• Your objective:
Show every line of the data below that includes the word "declared".

• Supplied data:
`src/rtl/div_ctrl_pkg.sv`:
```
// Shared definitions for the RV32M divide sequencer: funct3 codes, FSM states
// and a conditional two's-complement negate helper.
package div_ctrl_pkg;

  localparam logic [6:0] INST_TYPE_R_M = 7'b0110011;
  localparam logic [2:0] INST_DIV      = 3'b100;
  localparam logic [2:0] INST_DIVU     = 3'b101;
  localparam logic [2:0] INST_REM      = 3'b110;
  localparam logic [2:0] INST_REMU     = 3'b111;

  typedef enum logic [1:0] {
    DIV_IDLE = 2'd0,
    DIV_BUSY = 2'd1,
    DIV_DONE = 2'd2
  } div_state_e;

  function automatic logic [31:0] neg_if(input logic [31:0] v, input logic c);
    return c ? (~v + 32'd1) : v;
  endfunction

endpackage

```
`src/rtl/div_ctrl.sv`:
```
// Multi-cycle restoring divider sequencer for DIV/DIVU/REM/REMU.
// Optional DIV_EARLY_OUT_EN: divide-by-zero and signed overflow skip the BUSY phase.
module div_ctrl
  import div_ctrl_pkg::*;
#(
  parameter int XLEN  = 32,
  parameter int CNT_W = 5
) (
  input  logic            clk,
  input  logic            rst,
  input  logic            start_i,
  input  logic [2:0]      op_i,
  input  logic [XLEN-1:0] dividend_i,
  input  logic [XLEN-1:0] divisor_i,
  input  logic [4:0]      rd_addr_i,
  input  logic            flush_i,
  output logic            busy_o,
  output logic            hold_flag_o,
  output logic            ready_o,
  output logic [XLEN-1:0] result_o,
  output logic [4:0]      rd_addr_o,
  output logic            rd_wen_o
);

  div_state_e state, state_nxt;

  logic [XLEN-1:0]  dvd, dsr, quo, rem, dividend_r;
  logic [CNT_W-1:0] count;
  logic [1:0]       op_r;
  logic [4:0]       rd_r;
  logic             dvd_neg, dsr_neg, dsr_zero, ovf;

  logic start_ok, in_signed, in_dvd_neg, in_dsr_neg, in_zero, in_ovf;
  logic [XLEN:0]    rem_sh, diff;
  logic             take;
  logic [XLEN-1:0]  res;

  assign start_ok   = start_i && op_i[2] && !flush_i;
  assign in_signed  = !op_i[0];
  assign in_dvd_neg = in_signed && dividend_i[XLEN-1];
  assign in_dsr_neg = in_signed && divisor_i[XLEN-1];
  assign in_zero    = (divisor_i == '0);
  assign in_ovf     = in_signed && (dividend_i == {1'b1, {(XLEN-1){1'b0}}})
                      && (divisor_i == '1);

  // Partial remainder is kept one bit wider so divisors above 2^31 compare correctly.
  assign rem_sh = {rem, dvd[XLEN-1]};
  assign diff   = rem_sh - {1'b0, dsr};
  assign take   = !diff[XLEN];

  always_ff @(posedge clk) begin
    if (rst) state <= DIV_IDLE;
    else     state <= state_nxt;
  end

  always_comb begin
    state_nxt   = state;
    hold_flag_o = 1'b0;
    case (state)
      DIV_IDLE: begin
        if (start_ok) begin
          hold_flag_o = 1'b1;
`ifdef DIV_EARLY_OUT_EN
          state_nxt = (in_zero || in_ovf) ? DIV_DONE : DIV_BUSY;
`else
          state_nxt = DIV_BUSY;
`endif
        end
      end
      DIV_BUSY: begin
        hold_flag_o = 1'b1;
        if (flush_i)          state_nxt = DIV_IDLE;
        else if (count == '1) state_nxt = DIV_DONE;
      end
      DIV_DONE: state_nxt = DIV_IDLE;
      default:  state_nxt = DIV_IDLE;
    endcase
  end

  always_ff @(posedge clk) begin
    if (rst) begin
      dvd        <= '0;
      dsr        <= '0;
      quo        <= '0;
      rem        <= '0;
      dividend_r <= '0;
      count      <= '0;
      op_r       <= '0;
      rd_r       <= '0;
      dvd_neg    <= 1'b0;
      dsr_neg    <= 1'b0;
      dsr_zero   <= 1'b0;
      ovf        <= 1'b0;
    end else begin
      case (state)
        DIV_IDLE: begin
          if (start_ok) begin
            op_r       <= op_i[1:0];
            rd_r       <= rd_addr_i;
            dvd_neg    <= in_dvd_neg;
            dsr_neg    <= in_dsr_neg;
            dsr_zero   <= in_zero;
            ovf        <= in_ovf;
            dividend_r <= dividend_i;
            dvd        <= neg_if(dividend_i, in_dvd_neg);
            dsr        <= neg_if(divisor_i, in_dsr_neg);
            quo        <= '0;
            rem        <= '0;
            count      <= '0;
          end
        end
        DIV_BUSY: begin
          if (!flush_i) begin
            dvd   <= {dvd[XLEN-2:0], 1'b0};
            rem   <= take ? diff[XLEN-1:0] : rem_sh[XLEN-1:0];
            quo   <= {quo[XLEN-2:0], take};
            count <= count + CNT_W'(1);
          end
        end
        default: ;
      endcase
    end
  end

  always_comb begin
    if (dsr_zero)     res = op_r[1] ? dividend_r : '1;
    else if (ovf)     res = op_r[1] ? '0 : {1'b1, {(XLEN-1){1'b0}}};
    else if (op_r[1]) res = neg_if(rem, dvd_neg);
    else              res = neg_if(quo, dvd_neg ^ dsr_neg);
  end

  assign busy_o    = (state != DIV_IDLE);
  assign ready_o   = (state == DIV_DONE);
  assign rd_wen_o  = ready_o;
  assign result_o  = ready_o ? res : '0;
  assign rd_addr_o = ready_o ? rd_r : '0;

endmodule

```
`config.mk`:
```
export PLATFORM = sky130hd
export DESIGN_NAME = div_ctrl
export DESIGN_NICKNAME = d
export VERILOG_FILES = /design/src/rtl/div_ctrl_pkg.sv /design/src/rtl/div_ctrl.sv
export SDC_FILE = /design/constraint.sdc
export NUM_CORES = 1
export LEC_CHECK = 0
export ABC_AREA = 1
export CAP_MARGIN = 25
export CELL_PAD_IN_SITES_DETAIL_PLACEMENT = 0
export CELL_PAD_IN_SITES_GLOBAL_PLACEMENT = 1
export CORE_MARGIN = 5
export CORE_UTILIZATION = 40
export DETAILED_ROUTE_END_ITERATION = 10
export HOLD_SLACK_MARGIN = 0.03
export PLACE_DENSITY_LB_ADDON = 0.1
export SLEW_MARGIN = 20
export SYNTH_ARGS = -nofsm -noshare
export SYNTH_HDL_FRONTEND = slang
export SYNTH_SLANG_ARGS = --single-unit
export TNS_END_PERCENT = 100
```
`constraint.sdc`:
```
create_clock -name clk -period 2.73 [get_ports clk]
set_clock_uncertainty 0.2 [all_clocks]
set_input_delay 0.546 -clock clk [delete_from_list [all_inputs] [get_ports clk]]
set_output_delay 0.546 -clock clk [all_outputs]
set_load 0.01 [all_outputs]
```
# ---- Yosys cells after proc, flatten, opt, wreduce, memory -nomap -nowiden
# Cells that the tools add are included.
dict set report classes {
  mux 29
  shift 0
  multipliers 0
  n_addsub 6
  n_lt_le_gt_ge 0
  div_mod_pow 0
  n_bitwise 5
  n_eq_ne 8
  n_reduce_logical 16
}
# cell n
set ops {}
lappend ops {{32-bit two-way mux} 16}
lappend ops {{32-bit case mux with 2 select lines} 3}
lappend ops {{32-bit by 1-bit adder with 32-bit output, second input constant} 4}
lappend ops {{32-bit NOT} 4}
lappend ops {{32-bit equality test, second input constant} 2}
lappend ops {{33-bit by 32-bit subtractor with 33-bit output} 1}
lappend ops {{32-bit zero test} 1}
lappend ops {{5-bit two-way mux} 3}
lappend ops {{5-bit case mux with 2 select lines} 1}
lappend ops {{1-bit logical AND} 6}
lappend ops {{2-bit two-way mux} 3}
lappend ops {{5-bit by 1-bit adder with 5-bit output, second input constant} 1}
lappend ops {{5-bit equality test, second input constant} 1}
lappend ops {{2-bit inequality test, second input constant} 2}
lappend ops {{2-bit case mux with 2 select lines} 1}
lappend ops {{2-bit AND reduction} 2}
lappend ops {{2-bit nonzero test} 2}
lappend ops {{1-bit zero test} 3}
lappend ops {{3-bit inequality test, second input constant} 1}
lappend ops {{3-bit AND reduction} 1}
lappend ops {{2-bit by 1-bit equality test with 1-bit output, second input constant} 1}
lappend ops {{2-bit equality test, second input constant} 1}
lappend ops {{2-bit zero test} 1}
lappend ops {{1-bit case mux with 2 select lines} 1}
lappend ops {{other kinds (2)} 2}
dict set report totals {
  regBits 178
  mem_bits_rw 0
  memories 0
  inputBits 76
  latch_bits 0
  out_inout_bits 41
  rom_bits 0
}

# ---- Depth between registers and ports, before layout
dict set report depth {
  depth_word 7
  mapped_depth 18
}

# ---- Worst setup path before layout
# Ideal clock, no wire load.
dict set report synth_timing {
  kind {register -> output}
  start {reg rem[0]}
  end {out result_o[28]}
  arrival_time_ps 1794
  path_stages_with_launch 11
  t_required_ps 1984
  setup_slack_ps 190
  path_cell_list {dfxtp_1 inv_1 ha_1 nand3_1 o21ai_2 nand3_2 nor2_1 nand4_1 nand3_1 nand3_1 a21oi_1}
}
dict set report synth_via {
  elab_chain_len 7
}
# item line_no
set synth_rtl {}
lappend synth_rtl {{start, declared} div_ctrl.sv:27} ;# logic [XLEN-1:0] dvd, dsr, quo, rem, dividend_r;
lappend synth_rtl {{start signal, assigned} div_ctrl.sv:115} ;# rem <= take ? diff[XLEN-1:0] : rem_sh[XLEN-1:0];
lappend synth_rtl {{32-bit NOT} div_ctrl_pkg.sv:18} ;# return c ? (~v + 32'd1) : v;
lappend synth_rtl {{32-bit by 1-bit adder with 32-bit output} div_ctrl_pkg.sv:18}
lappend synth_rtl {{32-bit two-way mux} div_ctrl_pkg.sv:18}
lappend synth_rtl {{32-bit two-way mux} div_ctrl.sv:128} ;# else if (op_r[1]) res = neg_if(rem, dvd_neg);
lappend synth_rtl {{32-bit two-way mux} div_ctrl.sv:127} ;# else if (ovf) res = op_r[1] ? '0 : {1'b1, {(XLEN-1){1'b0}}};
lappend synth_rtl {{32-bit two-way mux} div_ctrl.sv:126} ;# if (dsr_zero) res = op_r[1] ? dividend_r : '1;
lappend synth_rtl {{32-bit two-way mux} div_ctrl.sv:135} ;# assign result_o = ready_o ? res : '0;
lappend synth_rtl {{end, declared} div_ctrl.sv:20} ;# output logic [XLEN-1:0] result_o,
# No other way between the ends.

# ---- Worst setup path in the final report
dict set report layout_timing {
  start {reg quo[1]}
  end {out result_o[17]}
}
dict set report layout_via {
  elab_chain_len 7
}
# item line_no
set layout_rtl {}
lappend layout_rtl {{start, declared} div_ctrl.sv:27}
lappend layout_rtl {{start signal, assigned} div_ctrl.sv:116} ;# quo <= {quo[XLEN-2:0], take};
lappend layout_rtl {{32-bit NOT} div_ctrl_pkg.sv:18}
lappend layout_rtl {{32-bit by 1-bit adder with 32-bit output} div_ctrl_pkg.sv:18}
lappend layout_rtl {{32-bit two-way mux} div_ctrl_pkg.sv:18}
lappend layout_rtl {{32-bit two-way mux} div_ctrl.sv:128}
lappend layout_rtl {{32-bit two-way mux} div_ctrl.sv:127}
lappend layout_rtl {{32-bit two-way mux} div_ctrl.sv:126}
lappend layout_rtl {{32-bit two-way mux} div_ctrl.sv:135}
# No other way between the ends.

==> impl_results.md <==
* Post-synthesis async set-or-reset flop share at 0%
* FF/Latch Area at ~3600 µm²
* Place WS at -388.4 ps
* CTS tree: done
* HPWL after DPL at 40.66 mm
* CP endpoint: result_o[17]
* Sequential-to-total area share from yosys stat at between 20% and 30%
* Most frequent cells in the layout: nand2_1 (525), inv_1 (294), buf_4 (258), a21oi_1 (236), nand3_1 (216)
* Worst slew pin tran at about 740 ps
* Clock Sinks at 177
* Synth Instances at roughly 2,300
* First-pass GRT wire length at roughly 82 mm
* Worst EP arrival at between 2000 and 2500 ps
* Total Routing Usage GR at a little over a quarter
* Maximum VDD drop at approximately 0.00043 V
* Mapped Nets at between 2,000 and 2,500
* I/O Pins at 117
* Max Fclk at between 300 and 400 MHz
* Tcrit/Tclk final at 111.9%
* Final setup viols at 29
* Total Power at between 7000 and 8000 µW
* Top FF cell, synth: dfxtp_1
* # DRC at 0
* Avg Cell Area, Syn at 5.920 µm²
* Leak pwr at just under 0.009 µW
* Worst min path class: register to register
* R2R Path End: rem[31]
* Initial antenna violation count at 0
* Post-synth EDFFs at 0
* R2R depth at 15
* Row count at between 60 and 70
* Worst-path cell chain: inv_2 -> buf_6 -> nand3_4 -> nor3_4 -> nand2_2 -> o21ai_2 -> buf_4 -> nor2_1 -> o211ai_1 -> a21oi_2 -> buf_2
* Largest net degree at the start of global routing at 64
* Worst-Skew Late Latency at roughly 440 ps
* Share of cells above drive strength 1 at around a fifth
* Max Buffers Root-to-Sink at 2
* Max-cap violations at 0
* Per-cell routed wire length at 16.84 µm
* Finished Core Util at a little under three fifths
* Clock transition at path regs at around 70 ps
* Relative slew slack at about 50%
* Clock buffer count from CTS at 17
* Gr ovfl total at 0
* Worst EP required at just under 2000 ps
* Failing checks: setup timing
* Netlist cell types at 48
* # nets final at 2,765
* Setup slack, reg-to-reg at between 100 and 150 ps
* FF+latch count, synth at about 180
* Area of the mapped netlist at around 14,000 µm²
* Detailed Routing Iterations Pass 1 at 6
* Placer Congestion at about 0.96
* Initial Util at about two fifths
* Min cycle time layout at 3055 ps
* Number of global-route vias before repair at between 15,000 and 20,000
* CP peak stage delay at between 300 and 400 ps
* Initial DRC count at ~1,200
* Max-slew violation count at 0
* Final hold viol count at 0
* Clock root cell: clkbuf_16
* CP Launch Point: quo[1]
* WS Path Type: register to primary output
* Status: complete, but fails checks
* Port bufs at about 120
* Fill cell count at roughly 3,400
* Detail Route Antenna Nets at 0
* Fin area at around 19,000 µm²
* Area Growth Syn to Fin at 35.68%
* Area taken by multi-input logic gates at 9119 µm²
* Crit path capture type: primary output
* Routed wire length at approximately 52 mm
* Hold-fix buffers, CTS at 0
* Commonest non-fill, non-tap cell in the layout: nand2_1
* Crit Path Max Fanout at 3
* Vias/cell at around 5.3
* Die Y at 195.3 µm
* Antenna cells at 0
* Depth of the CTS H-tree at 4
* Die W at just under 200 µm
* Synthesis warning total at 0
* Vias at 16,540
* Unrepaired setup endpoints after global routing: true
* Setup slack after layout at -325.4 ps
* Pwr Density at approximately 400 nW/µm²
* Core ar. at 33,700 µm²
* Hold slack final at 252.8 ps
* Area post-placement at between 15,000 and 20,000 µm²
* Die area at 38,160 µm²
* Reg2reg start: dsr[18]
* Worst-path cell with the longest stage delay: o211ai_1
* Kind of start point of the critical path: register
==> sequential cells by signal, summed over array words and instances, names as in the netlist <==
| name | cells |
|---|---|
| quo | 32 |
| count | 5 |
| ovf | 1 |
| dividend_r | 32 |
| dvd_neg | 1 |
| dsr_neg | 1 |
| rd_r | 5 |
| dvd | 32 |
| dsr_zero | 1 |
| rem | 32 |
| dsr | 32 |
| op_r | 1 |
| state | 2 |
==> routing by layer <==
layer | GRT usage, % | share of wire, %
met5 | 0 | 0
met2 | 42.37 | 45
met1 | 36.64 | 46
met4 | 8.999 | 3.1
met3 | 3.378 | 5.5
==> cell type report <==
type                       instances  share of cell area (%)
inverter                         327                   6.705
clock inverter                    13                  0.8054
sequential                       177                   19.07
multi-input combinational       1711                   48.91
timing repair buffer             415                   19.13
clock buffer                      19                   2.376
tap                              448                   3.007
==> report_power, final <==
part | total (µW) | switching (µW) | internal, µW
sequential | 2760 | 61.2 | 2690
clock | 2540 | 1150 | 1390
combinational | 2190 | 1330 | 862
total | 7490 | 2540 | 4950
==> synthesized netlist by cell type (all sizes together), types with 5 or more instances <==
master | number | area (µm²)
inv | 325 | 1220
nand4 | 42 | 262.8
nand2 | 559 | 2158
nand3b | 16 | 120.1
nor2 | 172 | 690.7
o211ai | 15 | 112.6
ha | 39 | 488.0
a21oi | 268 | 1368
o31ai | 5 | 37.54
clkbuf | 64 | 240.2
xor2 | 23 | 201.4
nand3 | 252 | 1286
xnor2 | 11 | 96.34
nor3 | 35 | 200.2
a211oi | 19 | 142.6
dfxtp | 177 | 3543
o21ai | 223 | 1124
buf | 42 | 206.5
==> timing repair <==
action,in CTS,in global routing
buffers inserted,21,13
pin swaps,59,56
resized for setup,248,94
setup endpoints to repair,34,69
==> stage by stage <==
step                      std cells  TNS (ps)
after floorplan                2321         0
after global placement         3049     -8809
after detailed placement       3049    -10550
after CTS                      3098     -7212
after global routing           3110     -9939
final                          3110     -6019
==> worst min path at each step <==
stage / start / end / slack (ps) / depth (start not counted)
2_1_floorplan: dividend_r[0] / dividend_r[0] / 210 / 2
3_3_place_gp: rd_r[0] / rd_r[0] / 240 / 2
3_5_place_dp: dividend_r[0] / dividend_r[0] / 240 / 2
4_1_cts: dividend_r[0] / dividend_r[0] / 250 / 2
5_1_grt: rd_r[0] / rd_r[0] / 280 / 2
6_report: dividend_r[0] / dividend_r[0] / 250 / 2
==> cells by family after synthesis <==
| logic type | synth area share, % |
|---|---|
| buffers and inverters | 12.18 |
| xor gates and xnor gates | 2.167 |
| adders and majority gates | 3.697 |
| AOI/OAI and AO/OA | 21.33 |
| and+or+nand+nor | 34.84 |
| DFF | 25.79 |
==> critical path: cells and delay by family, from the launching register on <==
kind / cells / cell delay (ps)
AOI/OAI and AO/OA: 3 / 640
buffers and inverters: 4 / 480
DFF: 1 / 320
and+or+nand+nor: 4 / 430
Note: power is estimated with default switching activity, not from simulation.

• Answer section:
lappend synth_rtl {{start, declared} div_ctrl.sv:27} ;# logic [XLEN-1:0] dvd, dsr, quo, rem, dividend_r;
lappend synth_rtl {{end, declared} div_ctrl.sv:20} ;# output logic [XLEN-1:0] result_o,
lappend layout_rtl {{start, declared} div_ctrl.sv:27}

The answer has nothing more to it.